### Record set
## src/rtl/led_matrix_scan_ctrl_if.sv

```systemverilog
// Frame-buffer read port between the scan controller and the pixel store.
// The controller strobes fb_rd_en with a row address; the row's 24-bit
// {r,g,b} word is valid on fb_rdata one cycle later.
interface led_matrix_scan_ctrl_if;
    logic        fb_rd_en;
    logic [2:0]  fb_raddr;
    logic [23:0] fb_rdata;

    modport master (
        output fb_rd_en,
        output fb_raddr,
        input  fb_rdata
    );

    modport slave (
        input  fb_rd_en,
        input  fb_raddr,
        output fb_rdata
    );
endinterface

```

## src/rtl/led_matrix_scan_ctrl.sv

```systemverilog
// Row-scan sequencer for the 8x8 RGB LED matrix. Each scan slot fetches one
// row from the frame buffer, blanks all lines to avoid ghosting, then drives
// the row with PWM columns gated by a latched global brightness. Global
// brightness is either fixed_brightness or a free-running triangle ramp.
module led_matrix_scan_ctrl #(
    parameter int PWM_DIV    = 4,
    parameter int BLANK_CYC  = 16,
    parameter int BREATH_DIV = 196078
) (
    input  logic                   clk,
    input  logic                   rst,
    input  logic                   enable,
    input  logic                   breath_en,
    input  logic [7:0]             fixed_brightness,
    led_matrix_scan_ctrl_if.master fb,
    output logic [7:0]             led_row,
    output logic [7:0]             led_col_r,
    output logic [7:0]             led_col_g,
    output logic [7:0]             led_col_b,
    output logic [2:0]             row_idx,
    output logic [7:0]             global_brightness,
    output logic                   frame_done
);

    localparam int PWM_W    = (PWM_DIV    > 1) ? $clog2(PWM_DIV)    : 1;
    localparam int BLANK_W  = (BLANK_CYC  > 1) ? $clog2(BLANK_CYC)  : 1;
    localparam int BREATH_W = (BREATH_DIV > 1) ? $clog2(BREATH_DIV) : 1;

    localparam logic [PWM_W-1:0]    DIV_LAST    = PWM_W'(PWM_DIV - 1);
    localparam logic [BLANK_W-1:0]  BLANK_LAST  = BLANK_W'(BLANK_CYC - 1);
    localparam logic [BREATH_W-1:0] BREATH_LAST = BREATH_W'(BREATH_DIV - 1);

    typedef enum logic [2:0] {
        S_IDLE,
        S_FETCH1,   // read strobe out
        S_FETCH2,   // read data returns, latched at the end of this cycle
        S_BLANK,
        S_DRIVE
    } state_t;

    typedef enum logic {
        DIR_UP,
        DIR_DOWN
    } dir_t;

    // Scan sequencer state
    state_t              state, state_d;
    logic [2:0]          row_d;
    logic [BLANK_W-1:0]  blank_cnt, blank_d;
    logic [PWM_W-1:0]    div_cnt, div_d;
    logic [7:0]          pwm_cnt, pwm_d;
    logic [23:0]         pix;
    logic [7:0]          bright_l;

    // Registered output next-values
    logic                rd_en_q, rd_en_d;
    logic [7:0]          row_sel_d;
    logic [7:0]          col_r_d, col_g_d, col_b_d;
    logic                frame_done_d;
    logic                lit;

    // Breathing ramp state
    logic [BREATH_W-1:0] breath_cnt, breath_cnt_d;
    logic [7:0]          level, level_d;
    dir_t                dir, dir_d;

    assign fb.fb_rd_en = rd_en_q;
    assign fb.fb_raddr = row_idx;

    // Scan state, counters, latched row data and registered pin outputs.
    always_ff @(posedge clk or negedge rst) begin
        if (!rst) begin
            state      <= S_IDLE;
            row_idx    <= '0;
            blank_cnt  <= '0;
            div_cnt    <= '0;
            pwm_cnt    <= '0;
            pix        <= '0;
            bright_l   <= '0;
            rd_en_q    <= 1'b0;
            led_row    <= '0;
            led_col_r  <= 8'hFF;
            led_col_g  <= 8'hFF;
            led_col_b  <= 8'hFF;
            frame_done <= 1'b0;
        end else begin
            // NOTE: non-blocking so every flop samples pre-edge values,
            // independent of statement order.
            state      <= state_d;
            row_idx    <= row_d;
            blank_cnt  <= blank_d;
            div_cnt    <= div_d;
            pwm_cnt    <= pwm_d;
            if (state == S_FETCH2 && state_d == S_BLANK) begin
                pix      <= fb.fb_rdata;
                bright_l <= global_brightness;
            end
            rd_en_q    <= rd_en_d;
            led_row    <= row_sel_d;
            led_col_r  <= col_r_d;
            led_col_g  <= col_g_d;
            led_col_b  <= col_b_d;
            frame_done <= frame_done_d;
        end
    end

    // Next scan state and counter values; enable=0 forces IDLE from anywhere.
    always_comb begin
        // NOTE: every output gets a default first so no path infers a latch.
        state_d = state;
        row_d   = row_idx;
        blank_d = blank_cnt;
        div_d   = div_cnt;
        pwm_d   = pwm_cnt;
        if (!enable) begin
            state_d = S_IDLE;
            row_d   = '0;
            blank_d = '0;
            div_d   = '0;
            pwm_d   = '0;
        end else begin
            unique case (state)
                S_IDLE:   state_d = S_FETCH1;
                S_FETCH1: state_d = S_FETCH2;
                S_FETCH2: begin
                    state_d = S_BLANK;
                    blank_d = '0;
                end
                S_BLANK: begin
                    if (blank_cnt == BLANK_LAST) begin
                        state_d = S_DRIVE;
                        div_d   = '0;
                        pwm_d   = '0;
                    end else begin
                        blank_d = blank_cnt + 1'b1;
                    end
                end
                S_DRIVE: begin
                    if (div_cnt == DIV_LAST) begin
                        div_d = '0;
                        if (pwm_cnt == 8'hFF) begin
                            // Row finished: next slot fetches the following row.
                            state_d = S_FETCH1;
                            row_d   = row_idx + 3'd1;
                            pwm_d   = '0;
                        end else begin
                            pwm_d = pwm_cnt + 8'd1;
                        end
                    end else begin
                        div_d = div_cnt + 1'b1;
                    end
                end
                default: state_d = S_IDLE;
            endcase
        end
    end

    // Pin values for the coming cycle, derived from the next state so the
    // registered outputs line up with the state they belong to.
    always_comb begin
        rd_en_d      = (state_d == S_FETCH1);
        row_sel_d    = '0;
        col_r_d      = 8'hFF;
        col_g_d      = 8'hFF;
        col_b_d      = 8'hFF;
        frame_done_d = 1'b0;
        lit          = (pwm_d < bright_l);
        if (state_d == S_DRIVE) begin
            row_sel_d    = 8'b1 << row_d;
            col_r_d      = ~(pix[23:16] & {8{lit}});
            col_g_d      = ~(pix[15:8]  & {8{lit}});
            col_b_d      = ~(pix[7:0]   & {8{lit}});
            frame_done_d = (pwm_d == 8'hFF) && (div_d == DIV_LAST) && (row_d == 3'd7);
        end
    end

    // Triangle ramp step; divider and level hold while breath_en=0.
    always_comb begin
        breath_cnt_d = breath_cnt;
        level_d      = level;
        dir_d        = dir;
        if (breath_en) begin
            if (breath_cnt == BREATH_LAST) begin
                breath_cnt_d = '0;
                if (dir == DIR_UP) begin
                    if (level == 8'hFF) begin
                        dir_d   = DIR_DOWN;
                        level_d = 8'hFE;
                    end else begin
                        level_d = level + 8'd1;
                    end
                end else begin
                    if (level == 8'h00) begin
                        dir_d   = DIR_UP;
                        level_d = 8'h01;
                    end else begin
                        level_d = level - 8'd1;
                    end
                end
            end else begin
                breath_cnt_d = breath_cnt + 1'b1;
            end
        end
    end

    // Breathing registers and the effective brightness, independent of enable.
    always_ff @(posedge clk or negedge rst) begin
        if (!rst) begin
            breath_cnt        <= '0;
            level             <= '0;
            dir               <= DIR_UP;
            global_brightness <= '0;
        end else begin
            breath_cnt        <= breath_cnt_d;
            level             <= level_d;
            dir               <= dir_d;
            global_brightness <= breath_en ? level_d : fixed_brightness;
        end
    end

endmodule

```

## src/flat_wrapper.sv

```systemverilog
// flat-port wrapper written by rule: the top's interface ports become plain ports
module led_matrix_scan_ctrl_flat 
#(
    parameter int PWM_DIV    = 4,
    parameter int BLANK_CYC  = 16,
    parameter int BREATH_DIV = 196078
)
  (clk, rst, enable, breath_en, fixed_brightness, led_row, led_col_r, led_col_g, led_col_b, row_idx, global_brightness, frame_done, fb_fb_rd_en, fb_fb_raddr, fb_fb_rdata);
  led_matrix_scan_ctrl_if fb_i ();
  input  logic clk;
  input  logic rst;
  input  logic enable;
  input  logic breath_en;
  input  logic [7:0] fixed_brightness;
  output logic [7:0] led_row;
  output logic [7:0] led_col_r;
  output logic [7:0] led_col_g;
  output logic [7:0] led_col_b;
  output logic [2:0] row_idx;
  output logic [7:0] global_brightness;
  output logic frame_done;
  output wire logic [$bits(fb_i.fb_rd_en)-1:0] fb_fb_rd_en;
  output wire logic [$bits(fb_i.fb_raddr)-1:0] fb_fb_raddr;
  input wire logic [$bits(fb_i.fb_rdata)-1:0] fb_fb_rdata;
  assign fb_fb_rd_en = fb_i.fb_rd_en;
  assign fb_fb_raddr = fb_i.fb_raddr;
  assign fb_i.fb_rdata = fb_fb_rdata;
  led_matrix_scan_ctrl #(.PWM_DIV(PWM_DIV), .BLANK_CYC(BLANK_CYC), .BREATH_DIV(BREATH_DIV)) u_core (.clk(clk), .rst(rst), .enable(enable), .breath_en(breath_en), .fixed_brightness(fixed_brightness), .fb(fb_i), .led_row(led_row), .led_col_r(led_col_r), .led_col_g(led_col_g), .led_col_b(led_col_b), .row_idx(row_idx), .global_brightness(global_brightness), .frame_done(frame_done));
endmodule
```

### Exercise prompt
In how many lines above does the word "outputs" appear? Answer with only the number.

### Exercise output
2